§ Requirement: Down to the last line, repeat the data below exactly.

[Stored items]
`config.mk`:
```
export PLATFORM = sky130hd
export DESIGN_NAME = http_response_header_parser_flat
export DESIGN_NICKNAME = d
export VERILOG_FILES = /design/src/rtl/hrhp_pkg.sv /design/src/rtl/hrhp_in_if.sv /design/src/rtl/hrhp_out_if.sv /design/src/rtl/hrhp_pipe_reg.sv /design/src/rtl/hrhp_parse_core.sv /design/src/rtl/http_response_header_parser.sv /design/src/flat_wrapper.sv
export VERILOG_INCLUDE_DIRS = /design/src /design/src/rtl
export SDC_FILE = /design/constraint.sdc
export NUM_CORES = 1
export LEC_CHECK = 0
export ABC_AREA = 1
export BUFFER_PORTS_ARGS = -buffer_cell sky130_fd_sc_hd__buf_2
export CAP_MARGIN = 15
export CORE_MARGIN = 2
export CORE_UTILIZATION = 40
export CTS_BUF_LIST = sky130_fd_sc_hd__clkbuf_2 sky130_fd_sc_hd__clkbuf_4 sky130_fd_sc_hd__clkbuf_8
export DETAILED_ROUTE_END_ITERATION = 12
export PLACE_DENSITY = 0.59
export SLEW_MARGIN = 20
export SYNTH_ARGS = -nofsm -noshare
export SYNTH_HDL_FRONTEND = slang
export SYNTH_SLANG_ARGS = --single-unit
```
`constraint.sdc`:
```
create_clock -name clk_i -period 8.8 [get_ports clk_i]
set_input_delay 1.32 -clock clk_i [delete_from_list [all_inputs] [get_ports clk_i]]
set_output_delay 1.32 -clock clk_i [all_outputs]
set_load 0.01 [all_outputs]
```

§ Answer space:
`config.mk`:
```
export PLATFORM = sky130hd
export DESIGN_NAME = http_response_header_parser_flat
export DESIGN_NICKNAME = d
export VERILOG_FILES = /design/src/rtl/hrhp_pkg.sv /design/src/rtl/hrhp_in_if.sv /design/src/rtl/hrhp_out_if.sv /design/src/rtl/hrhp_pipe_reg.sv /design/src/rtl/hrhp_parse_core.sv /design/src/rtl/http_response_header_parser.sv /design/src/flat_wrapper.sv
export VERILOG_INCLUDE_DIRS = /design/src /design/src/rtl
export SDC_FILE = /design/constraint.sdc
export NUM_CORES = 1
export LEC_CHECK = 0
export ABC_AREA = 1
export BUFFER_PORTS_ARGS = -buffer_cell sky130_fd_sc_hd__buf_2
export CAP_MARGIN = 15
export CORE_MARGIN = 2
export CORE_UTILIZATION = 40
export CTS_BUF_LIST = sky130_fd_sc_hd__clkbuf_2 sky130_fd_sc_hd__clkbuf_4 sky130_fd_sc_hd__clkbuf_8
export DETAILED_ROUTE_END_ITERATION = 12
export PLACE_DENSITY = 0.59
export SLEW_MARGIN = 20
export SYNTH_ARGS = -nofsm -noshare
export SYNTH_HDL_FRONTEND = slang
export SYNTH_SLANG_ARGS = --single-unit
```
`constraint.sdc`:
```
create_clock -name clk_i -period 8.8 [get_ports clk_i]
set_input_delay 1.32 -clock clk_i [delete_from_list [all_inputs] [get_ports clk_i]]
set_output_delay 1.32 -clock clk_i [all_outputs]
set_load 0.01 [all_outputs]
```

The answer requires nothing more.